Task directions » From the entries below, reproduce exactly the line containing "- Syn avg cell area: 12.3 um2 (-1.9%)", the line containing "- Global-route wire", and every line in between, with nothing added.

Given records »
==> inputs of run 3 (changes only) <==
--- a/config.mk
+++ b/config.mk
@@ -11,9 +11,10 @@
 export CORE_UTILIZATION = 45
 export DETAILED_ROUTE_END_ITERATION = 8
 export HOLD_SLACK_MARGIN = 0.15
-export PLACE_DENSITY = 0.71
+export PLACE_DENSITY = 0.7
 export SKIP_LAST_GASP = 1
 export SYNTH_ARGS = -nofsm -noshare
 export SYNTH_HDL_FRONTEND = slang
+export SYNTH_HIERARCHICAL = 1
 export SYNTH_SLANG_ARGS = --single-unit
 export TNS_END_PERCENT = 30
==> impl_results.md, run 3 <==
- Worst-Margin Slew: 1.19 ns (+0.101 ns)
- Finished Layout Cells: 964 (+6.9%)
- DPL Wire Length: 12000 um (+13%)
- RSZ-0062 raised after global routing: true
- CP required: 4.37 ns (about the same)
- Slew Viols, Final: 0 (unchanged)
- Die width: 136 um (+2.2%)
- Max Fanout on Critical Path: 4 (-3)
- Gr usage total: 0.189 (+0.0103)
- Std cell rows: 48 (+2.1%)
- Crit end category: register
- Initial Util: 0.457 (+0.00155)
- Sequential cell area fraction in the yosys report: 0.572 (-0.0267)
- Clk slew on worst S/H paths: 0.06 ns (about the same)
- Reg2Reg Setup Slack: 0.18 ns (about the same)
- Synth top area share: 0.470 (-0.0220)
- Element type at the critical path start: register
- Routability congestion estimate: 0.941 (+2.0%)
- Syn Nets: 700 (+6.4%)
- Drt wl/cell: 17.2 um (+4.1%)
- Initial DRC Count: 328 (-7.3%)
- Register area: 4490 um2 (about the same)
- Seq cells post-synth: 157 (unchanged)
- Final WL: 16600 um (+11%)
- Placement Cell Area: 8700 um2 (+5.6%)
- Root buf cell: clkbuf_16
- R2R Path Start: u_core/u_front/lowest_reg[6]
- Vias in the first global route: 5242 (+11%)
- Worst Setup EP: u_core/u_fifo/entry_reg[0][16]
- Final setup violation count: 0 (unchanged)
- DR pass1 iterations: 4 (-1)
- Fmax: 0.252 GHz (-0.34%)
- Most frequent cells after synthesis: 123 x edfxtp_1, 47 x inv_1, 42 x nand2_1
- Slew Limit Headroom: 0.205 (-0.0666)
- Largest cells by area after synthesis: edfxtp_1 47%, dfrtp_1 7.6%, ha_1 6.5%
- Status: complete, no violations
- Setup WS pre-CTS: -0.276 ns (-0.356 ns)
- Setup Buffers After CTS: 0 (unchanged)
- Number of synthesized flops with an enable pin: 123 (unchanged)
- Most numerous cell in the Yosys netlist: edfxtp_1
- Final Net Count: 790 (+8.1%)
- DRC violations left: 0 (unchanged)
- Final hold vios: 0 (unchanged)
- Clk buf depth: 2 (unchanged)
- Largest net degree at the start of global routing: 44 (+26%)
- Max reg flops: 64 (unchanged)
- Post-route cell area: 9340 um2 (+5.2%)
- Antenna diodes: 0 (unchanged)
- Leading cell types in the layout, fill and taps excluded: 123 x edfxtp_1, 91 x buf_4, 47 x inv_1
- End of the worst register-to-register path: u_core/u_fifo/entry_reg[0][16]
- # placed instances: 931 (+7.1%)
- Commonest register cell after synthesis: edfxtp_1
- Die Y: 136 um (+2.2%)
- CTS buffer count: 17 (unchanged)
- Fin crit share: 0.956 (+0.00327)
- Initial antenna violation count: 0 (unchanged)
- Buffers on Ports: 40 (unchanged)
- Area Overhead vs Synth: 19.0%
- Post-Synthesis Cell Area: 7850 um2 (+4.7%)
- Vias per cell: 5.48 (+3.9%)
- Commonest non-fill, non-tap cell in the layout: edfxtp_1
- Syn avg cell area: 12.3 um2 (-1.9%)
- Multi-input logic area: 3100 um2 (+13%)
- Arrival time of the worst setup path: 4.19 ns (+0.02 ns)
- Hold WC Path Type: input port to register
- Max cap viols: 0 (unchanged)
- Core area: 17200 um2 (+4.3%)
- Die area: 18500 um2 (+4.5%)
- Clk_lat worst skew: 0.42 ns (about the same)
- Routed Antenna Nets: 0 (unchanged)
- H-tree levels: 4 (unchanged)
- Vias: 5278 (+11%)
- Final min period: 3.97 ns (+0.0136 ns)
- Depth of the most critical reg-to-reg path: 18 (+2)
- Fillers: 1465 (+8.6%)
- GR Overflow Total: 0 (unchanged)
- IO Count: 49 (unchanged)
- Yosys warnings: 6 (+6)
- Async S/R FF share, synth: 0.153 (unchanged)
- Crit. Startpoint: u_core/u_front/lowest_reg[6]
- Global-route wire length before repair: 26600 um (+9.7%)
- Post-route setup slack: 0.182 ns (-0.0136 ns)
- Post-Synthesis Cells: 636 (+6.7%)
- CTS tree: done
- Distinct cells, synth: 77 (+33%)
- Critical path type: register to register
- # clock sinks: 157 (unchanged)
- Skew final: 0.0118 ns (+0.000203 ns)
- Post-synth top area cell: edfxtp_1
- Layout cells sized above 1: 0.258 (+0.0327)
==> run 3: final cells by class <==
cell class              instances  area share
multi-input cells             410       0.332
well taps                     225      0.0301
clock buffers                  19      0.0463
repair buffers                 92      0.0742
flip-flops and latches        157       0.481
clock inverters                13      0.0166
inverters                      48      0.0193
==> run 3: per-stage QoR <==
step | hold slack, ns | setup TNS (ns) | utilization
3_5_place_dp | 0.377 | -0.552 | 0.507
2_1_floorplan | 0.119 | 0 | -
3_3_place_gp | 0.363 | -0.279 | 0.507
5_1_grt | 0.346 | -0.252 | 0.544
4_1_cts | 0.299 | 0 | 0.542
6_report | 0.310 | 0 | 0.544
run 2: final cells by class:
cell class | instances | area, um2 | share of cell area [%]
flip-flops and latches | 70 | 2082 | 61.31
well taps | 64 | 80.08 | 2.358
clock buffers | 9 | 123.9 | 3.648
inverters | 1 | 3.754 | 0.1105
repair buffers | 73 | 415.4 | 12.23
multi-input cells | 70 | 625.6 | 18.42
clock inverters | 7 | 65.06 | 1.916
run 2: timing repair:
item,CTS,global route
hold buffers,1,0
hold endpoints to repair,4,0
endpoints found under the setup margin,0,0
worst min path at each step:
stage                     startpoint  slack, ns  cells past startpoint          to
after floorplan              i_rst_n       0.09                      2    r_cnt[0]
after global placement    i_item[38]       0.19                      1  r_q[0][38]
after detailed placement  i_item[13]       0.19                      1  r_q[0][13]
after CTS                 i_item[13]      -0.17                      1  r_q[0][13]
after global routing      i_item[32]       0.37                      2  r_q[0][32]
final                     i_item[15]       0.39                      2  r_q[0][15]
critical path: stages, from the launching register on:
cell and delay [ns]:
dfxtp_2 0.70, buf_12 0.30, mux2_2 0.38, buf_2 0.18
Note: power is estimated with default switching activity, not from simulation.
### src/sv/hbs_pkg.sv
// Shared types, codes and constants for the heater burner sequencer.
// No dependencies; used by the interfaces, the step logic and the top level.
`default_nettype none

package hbs_pkg;

  localparam int unsigned OpW      = 3;
  localparam int unsigned ValW     = 8;
  localparam int unsigned PhaseW   = 3;
  localparam int unsigned CfgIdxW  = 2;
  localparam int unsigned CfgDataW = 8;

  localparam logic [OpW-1:0] OP_TICK    = 3'd0;
  localparam logic [OpW-1:0] OP_SET_ON  = 3'd1;
  localparam logic [OpW-1:0] OP_SET_BRN = 3'd2;
  localparam logic [OpW-1:0] OP_FAN_LVL = 3'd3;
  localparam logic [OpW-1:0] OP_HEAT_LVL = 3'd4;
  localparam logic [OpW-1:0] OP_TAGS    = 3'd5;

  localparam logic [PhaseW-1:0] PH_INIT     = 3'd0;
  localparam logic [PhaseW-1:0] PH_STARTING = 3'd1;
  localparam logic [PhaseW-1:0] PH_RUNNING  = 3'd2;
  localparam logic [PhaseW-1:0] PH_STOPPING = 3'd3;
  localparam logic [PhaseW-1:0] PH_STOPPED  = 3'd4;
  localparam logic [PhaseW-1:0] PH_TAGS     = 3'd5;

  localparam logic [CfgIdxW-1:0] CFG_PREPUMP = 2'd0;
  localparam logic [CfgIdxW-1:0] CFG_DIVIDE  = 2'd1;

  localparam logic [7:0] PREPUMP_RST = 8'd5;
  localparam logic [3:0] DIVIDE_RST  = 4'd10;
  localparam logic [7:0] LEVEL_RST   = 8'd5;
  localparam logic [7:0] DUTY_MAX    = 8'd255;
  localparam logic [7:0] DUTY_BASE   = 8'd100;
  localparam logic [7:0] DUTY_STEP   = 8'd15;
  localparam logic [7:0] DUTY_IGNITE = 8'd250;
  localparam logic [7:0] PUMP_STEP   = 8'd25;
  localparam logic [7:0] LEVEL_MAX   = 8'd10;
  localparam logic [7:0] LEVEL_IGN   = 8'd9;
  localparam logic [7:0] LEVEL_RUN   = 8'd6;
  localparam logic [4:0] TAG_LAST    = 5'd14;
  localparam logic [4:0] TAG_RETURN  = 5'd16;
  localparam logic [4:0] TAG_STEP_MAX = 5'd31;

  typedef struct packed {
    logic [PhaseW-1:0] cur_phase;
    logic [PhaseW-1:0] next_phase;
    logic [PhaseW-1:0] resume_phase;
    logic              locked;
    logic [3:0]        tick_count;
    logic [7:0]        prepump_left;
    logic [4:0]        tag_step;
    logic              on_flag;
    logic              burning_flag;
    logic [7:0]        fan_request;
    logic              fan_pending;
    logic [7:0]        fan_level;
    logic [7:0]        heat_request;
    logic              heat_pending;
    logic [3:0]        heat_level;
    logic [7:0]        fan_pwm;
    logic [7:0]        heat_pwm;
    logic              glow_on;
    logic              pump_on;
    logic [7:0]        pump_rate;
  } hbs_state_t;

  typedef struct packed {
    logic [PhaseW-1:0] phase;
    logic              phase_changed;
    logic [7:0]        fan_duty;
    logic [7:0]        heat_duty;
    logic              glow_plug;
    logic              pump_running;
    logic [7:0]        pump_speed;
    logic [7:0]        fan_status;
    logic [3:0]        heat_status;
    logic              tag_valid;
    logic [2:0]        tag_id;
  } hbs_result_t;

  function automatic logic [7:0] level_duty(input logic [7:0] lvl);
    logic [7:0] prod;
    prod = {4'b0000, lvl[3:0]} * DUTY_STEP;
    if (lvl > LEVEL_MAX) begin
      return DUTY_MAX;
    end
    return DUTY_BASE + prod;
  endfunction

endpackage

`default_nettype wire

### src/sv/hbs_if.sv
// Valid/ready channel interfaces for event input and status output.
// Depends on hbs_pkg for field widths.
`default_nettype none

interface hbs_in_if;
  logic                        valid;
  logic                        ready;
  logic [hbs_pkg::OpW-1:0]     opcode;
  logic [hbs_pkg::ValW-1:0]    value;

  modport source (output valid, output opcode, output value, input ready);
  modport sink   (input valid, input opcode, input value, output ready);
endinterface

interface hbs_out_if;
  logic                        valid;
  logic                        ready;
  logic [hbs_pkg::PhaseW-1:0]  phase;
  logic                        phase_changed;
  logic [7:0]                  fan_duty;
  logic [7:0]                  heat_duty;
  logic                        glow_plug;
  logic                        pump_running;
  logic [7:0]                  pump_speed;
  logic [7:0]                  fan_status;
  logic [3:0]                  heat_status;
  logic                        tag_valid;
  logic [2:0]                  tag_id;

  modport source (output valid, output phase, output phase_changed, output fan_duty,
                  output heat_duty, output glow_plug, output pump_running,
                  output pump_speed, output fan_status, output heat_status,
                  output tag_valid, output tag_id, input ready);
  modport sink   (input valid, input phase, input phase_changed, input fan_duty,
                  input heat_duty, input glow_plug, input pump_running,
                  input pump_speed, input fan_status, input heat_status,
                  input tag_valid, input tag_id, output ready);
endinterface

`default_nettype wire

### src/sv/hbs_step.sv
// Combinational event step: next sequencer state and the status result.
// Depends on hbs_pkg.
`default_nettype none

module hbs_step (
  input  hbs_pkg::hbs_state_t        state_i,
  input  logic [3:0]                 tick_divide_i,
  input  logic [hbs_pkg::OpW-1:0]    opcode_i,
  input  logic [hbs_pkg::ValW-1:0]   value_i,
  output hbs_pkg::hbs_state_t        state_o,
  output hbs_pkg::hbs_result_t       result_o
);

  hbs_pkg::hbs_state_t s;
  logic                changed;
  logic                tv;
  logic [2:0]          tid;
  logic [3:0]          tick_inc;
  logic [7:0]          lvl;

  always_comb begin
    s        = state_i;
    changed  = 1'b0;
    tv       = 1'b0;
    tid      = 3'd0;
    tick_inc = state_i.tick_count + 4'd1;
    lvl      = state_i.heat_request;
    unique case (opcode_i)
      hbs_pkg::OP_TICK: begin
        s.tick_count = tick_inc;
        if (tick_inc >= tick_divide_i) begin
          s.tick_count = 4'd0;
          if (!state_i.locked) begin
            if (state_i.next_phase != state_i.cur_phase) begin
              s.cur_phase = state_i.next_phase;
              changed     = 1'b1;
            end
            case (s.cur_phase)
              hbs_pkg::PH_INIT: begin
                if (state_i.prepump_left != 8'd0) begin
                  s.prepump_left = state_i.prepump_left - 8'd1;
                end
                if (s.prepump_left == 8'd0) begin
                  s.heat_pwm     = hbs_pkg::DUTY_IGNITE;
                  s.heat_level   = hbs_pkg::LEVEL_IGN[3:0];
                  s.heat_request = hbs_pkg::LEVEL_IGN;
                  s.glow_on      = 1'b1;
                  s.next_phase   = hbs_pkg::PH_STARTING;
                end
              end
              hbs_pkg::PH_STARTING: begin
                if (state_i.burning_flag) begin
                  s.on_flag      = 1'b1;
                  s.heat_level   = hbs_pkg::LEVEL_RUN[3:0];
                  s.heat_request = hbs_pkg::LEVEL_RUN;
                  s.heat_pending = 1'b1;
                  s.fan_level    = hbs_pkg::LEVEL_RUN;
                  s.fan_request  = hbs_pkg::LEVEL_RUN;
                  s.fan_pending  = 1'b1;
                  s.glow_on      = 1'b0;
                  s.next_phase   = hbs_pkg::PH_RUNNING;
                end
              end
              hbs_pkg::PH_RUNNING: begin
                if (state_i.fan_pending) begin
                  s.fan_level   = state_i.fan_request;
                  s.fan_pwm     = hbs_pkg::level_duty(state_i.fan_request);
                  s.fan_pending = 1'b0;
                end
                if (state_i.heat_pending) begin
                  s.heat_pwm     = hbs_pkg::level_duty(lvl);
                  s.heat_level   = (lvl > hbs_pkg::LEVEL_MAX) ?
                                   hbs_pkg::LEVEL_MAX[3:0] : lvl[3:0];
                  s.heat_pending = 1'b0;
                  s.pump_rate    = {4'b0000, s.heat_level} * hbs_pkg::PUMP_STEP;
                end
                if (!state_i.on_flag) begin
                  s.pump_on    = 1'b0;
                  s.next_phase = hbs_pkg::PH_STOPPING;
                end
              end
              hbs_pkg::PH_STOPPING: begin
                if (!state_i.burning_flag) begin
                  s.fan_pwm    = 8'd0;
                  s.heat_pwm   = 8'd0;
                  s.next_phase = hbs_pkg::PH_STOPPED;
                end
              end
              hbs_pkg::PH_TAGS: begin
                if (state_i.tag_step <= hbs_pkg::TAG_LAST && !state_i.tag_step[0]) begin
                  tv  = 1'b1;
                  tid = state_i.tag_step[3:1];
                end else if (state_i.tag_step > hbs_pkg::TAG_RETURN) begin
                  s.next_phase = state_i.resume_phase;
                end
                if (state_i.tag_step < hbs_pkg::TAG_STEP_MAX) begin
                  s.tag_step = state_i.tag_step + 5'd1;
                end
              end
              default: begin
              end
            endcase
          end
        end
      end
      hbs_pkg::OP_SET_ON:  s.on_flag      = (value_i != 8'd0);
      hbs_pkg::OP_SET_BRN: s.burning_flag = (value_i != 8'd0);
      hbs_pkg::OP_FAN_LVL: begin
        s.fan_request = value_i;
        s.fan_pending = 1'b1;
      end
      hbs_pkg::OP_HEAT_LVL: begin
        s.heat_request = value_i;
        s.heat_pending = 1'b1;
      end
      hbs_pkg::OP_TAGS: begin
        s.resume_phase = state_i.cur_phase;
        s.tag_step     = 5'd0;
        s.next_phase   = hbs_pkg::PH_TAGS;
        s.locked       = 1'b0;
      end
      default: begin
      end
    endcase
  end

  assign state_o = s;

  always_comb begin
    result_o.phase         = s.cur_phase;
    result_o.phase_changed = changed;
    result_o.fan_duty      = s.fan_pwm;
    result_o.heat_duty     = s.heat_pwm;
    result_o.glow_plug     = s.glow_on;
    result_o.pump_running  = s.pump_on;
    result_o.pump_speed    = s.pump_rate;
    result_o.fan_status    = s.fan_level;
    result_o.heat_status   = s.heat_level;
    result_o.tag_valid     = tv;
    result_o.tag_id        = tid;
  end

endmodule

`default_nettype wire

### src/sv/heater_burner_sequencer_unit.sv
// Heater burner sequencer top level: state and config registers, output register.
// Depends on hbs_pkg, hbs_if.sv (hbs_in_if, hbs_out_if) and hbs_step.
//
// Usage: events enter on in_i (opcode, value) as valid/ready transfers; each
// event yields exactly one status item on out_o, showing the state after it.
// Configuration (prepump_ticks at index 0, tick_divide at index 1) is written
// through cfg_we_i / cfg_index_i / cfg_data_i while no event is in flight;
// writing prepump_ticks also reloads the pre-pump countdown.
// Latency: the status item is valid in the cycle after the input transfer.
// Throughput: one event per cycle unless stalled; the step is one pass of
// combinational logic from the state registers into the output register.
// Stall: in_i.ready drops only while the output register holds an untaken
// item and out_o.ready is low; the held item stays stable until taken.
// Reset: asynchronous, active low; returns phase to init, locked until the
// first tag request, config to prepump 5 and divide 10, output empty.
`default_nettype none

module heater_burner_sequencer_unit (
  input  logic                          clk_i,
  input  logic                          rst_ni,
  input  logic                          cfg_we_i,
  input  logic [hbs_pkg::CfgIdxW-1:0]   cfg_index_i,
  input  logic [hbs_pkg::CfgDataW-1:0]  cfg_data_i,
  hbs_in_if.sink                        in_i,
  hbs_out_if.source                     out_o
);

  hbs_pkg::hbs_state_t  state_q, state_d, step_state;
  hbs_pkg::hbs_result_t result_q, step_result;
  logic                 out_valid_q;
  logic [3:0]           tick_divide_q;
  logic                 in_xfer;

  assign in_i.ready = !out_valid_q || out_o.ready;
  assign in_xfer    = in_i.valid && in_i.ready;

  hbs_step u_step (
    .state_i       (state_q),
    .tick_divide_i (tick_divide_q),
    .opcode_i      (in_i.opcode),
    .value_i       (in_i.value),
    .state_o       (step_state),
    .result_o      (step_result)
  );

  // a prepump_ticks write lands directly in the countdown
  always_comb begin
    state_d = in_xfer ? step_state : state_q;
    if (cfg_we_i && cfg_index_i == hbs_pkg::CFG_PREPUMP) begin
      state_d.prepump_left = cfg_data_i;
    end
  end

  always_ff @(posedge clk_i or negedge rst_ni) begin
    if (!rst_ni) begin
      tick_divide_q <= hbs_pkg::DIVIDE_RST;
    end else if (cfg_we_i && cfg_index_i == hbs_pkg::CFG_DIVIDE) begin
      tick_divide_q <= cfg_data_i[3:0];
    end
  end

  always_ff @(posedge clk_i or negedge rst_ni) begin
    if (!rst_ni) begin
      state_q.cur_phase    <= hbs_pkg::PH_INIT;
      state_q.next_phase   <= hbs_pkg::PH_INIT;
      state_q.resume_phase <= hbs_pkg::PH_INIT;
      state_q.locked       <= 1'b1;
      state_q.tick_count   <= 4'd0;
      state_q.prepump_left <= hbs_pkg::PREPUMP_RST;
      state_q.tag_step     <= 5'd0;
      state_q.on_flag      <= 1'b0;
      state_q.burning_flag <= 1'b0;
      state_q.fan_request  <= 8'd0;
      state_q.fan_pending  <= 1'b0;
      state_q.fan_level    <= hbs_pkg::LEVEL_RST;
      state_q.heat_request <= 8'd0;
      state_q.heat_pending <= 1'b0;
      state_q.heat_level   <= hbs_pkg::LEVEL_RST[3:0];
      state_q.fan_pwm      <= 8'd0;
      state_q.heat_pwm     <= 8'd0;
      state_q.glow_on      <= 1'b0;
      state_q.pump_on      <= 1'b1;
      state_q.pump_rate    <= 8'd0;
    end else begin
      state_q <= state_d;
    end
  end

  always_ff @(posedge clk_i or negedge rst_ni) begin
    if (!rst_ni) begin
      out_valid_q <= 1'b0;
    end else if (in_i.ready) begin
      out_valid_q <= in_i.valid;
    end
  end

  always_ff @(posedge clk_i) begin
    if (in_xfer) begin
      result_q <= step_result;
    end
  end

  assign out_o.valid         = out_valid_q;
  assign out_o.phase         = result_q.phase;
  assign out_o.phase_changed = result_q.phase_changed;
  assign out_o.fan_duty      = result_q.fan_duty;
  assign out_o.heat_duty     = result_q.heat_duty;
  assign out_o.glow_plug     = result_q.glow_plug;
  assign out_o.pump_running  = result_q.pump_running;
  assign out_o.pump_speed    = result_q.pump_speed;
  assign out_o.fan_status    = result_q.fan_status;
  assign out_o.heat_status   = result_q.heat_status;
  assign out_o.tag_valid     = result_q.tag_valid;
  assign out_o.tag_id        = result_q.tag_id;

  a_tag_in_tag_phase: assert property (@(posedge clk_i) disable iff (!rst_ni)
    out_valid_q && result_q.tag_valid |-> result_q.phase == hbs_pkg::PH_TAGS)
    else $error("tag announced outside tag phase");

  a_tag_id_zero: assert property (@(posedge clk_i) disable iff (!rst_ni)
    out_valid_q && !result_q.tag_valid |-> result_q.tag_id == 3'd0)
    else $error("tag id set without tag");

  a_heat_clamped: assert property (@(posedge clk_i) disable iff (!rst_ni)
    state_q.heat_level <= hbs_pkg::LEVEL_MAX[3:0])
    else $error("heat level above clamp");

  a_locked_init: assert property (@(posedge clk_i) disable iff (!rst_ni)
    state_q.locked |-> state_q.cur_phase == hbs_pkg::PH_INIT)
    else $error("phase moved while locked");

endmodule

`default_nettype wire
### src/flat_wrapper.sv
// flat-port wrapper written by rule: the top's interface ports become plain ports
module heater_burner_sequencer_unit_flat 
  (clk_i, rst_ni, cfg_we_i, cfg_index_i, cfg_data_i, in_i_valid, in_i_opcode, in_i_value, in_i_ready, out_o_valid, out_o_phase, out_o_phase_changed, out_o_fan_duty, out_o_heat_duty, out_o_glow_plug, out_o_pump_running, out_o_pump_speed, out_o_fan_status, out_o_heat_status, out_o_tag_valid, out_o_tag_id, out_o_ready);
  hbs_in_if in_i_i ();
  hbs_out_if out_o_i ();
  input  logic clk_i;
  input  logic rst_ni;
  input  logic cfg_we_i;
  input  logic [hbs_pkg::CfgIdxW-1:0] cfg_index_i;
  input  logic [hbs_pkg::CfgDataW-1:0] cfg_data_i;
  input wire logic [$bits(in_i_i.valid)-1:0] in_i_valid;
  input wire logic [$bits(in_i_i.opcode)-1:0] in_i_opcode;
  input wire logic [$bits(in_i_i.value)-1:0] in_i_value;
  output wire logic [$bits(in_i_i.ready)-1:0] in_i_ready;
  output wire logic [$bits(out_o_i.valid)-1:0] out_o_valid;
  output wire logic [$bits(out_o_i.phase)-1:0] out_o_phase;
  output wire logic [$bits(out_o_i.phase_changed)-1:0] out_o_phase_changed;
  output wire logic [$bits(out_o_i.fan_duty)-1:0] out_o_fan_duty;
  output wire logic [$bits(out_o_i.heat_duty)-1:0] out_o_heat_duty;
  output wire logic [$bits(out_o_i.glow_plug)-1:0] out_o_glow_plug;
  output wire logic [$bits(out_o_i.pump_running)-1:0] out_o_pump_running;
  output wire logic [$bits(out_o_i.pump_speed)-1:0] out_o_pump_speed;
  output wire logic [$bits(out_o_i.fan_status)-1:0] out_o_fan_status;
  output wire logic [$bits(out_o_i.heat_status)-1:0] out_o_heat_status;
  output wire logic [$bits(out_o_i.tag_valid)-1:0] out_o_tag_valid;
  output wire logic [$bits(out_o_i.tag_id)-1:0] out_o_tag_id;
  input wire logic [$bits(out_o_i.ready)-1:0] out_o_ready;
  assign in_i_i.valid = in_i_valid;
  assign in_i_i.opcode = in_i_opcode;
  assign in_i_i.value = in_i_value;
  assign in_i_ready = in_i_i.ready;
  assign out_o_valid = out_o_i.valid;
  assign out_o_phase = out_o_i.phase;
  assign out_o_phase_changed = out_o_i.phase_changed;
  assign out_o_fan_duty = out_o_i.fan_duty;
  assign out_o_heat_duty = out_o_i.heat_duty;
  assign out_o_glow_plug = out_o_i.glow_plug;
  assign out_o_pump_running = out_o_i.pump_running;
  assign out_o_pump_speed = out_o_i.pump_speed;
  assign out_o_fan_status = out_o_i.fan_status;
  assign out_o_heat_status = out_o_i.heat_status;
  assign out_o_tag_valid = out_o_i.tag_valid;
  assign out_o_tag_id = out_o_i.tag_id;
  assign out_o_i.ready = out_o_ready;
  heater_burner_sequencer_unit u_core (.clk_i(clk_i), .rst_ni(rst_ni), .cfg_we_i(cfg_we_i), .cfg_index_i(cfg_index_i), .cfg_data_i(cfg_data_i), .in_i(in_i_i), .out_o(out_o_i));
endmodule
### config.mk
export PLATFORM = sky130hd
export DESIGN_NAME = heater_burner_sequencer_unit_flat
export DESIGN_NICKNAME = d
export VERILOG_FILES = /design/src/sv/hbs_pkg.sv /design/src/sv/hbs_if.sv /design/src/sv/hbs_step.sv /design/src/sv/heater_burner_sequencer_unit.sv /design/src/flat_wrapper.sv
export SDC_FILE = /design/constraint.sdc
export NUM_CORES = 1
export LEC_CHECK = 0
export BUFFER_PORTS_ARGS = -buffer_cell sky130_fd_sc_hd__clkbuf_2
export CORE_MARGIN = 3
export CORE_UTILIZATION = 25
export DETAILED_ROUTE_END_ITERATION = 7
export PLACE_DENSITY = 0.51
export SLEW_MARGIN = 20
export SYNTH_ARGS = -nofsm -noshare
export SYNTH_HDL_FRONTEND = slang
export SYNTH_SLANG_ARGS = --single-unit
### constraint.sdc
create_clock -name clk_i -period 4 [get_ports clk_i]
set_input_delay 0.6 -clock clk_i [delete_from_list [all_inputs] [get_ports clk_i]]
set_output_delay 0.6 -clock clk_i [all_outputs]
set_load 0.05 [all_outputs]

Task response »
- Syn avg cell area: 12.3 um2 (-1.9%)
- Multi-input logic area: 3100 um2 (+13%)
- Arrival time of the worst setup path: 4.19 ns (+0.02 ns)
- Hold WC Path Type: input port to register
- Max cap viols: 0 (unchanged)
- Core area: 17200 um2 (+4.3%)
- Die area: 18500 um2 (+4.5%)
- Clk_lat worst skew: 0.42 ns (about the same)
- Routed Antenna Nets: 0 (unchanged)
- H-tree levels: 4 (unchanged)
- Vias: 5278 (+11%)
- Final min period: 3.97 ns (+0.0136 ns)
- Depth of the most critical reg-to-reg path: 18 (+2)
- Fillers: 1465 (+8.6%)
- GR Overflow Total: 0 (unchanged)
- IO Count: 49 (unchanged)
- Yosys warnings: 6 (+6)
- Async S/R FF share, synth: 0.153 (unchanged)
- Crit. Startpoint: u_core/u_front/lowest_reg[6]
- Global-route wire length before repair: 26600 um (+9.7%)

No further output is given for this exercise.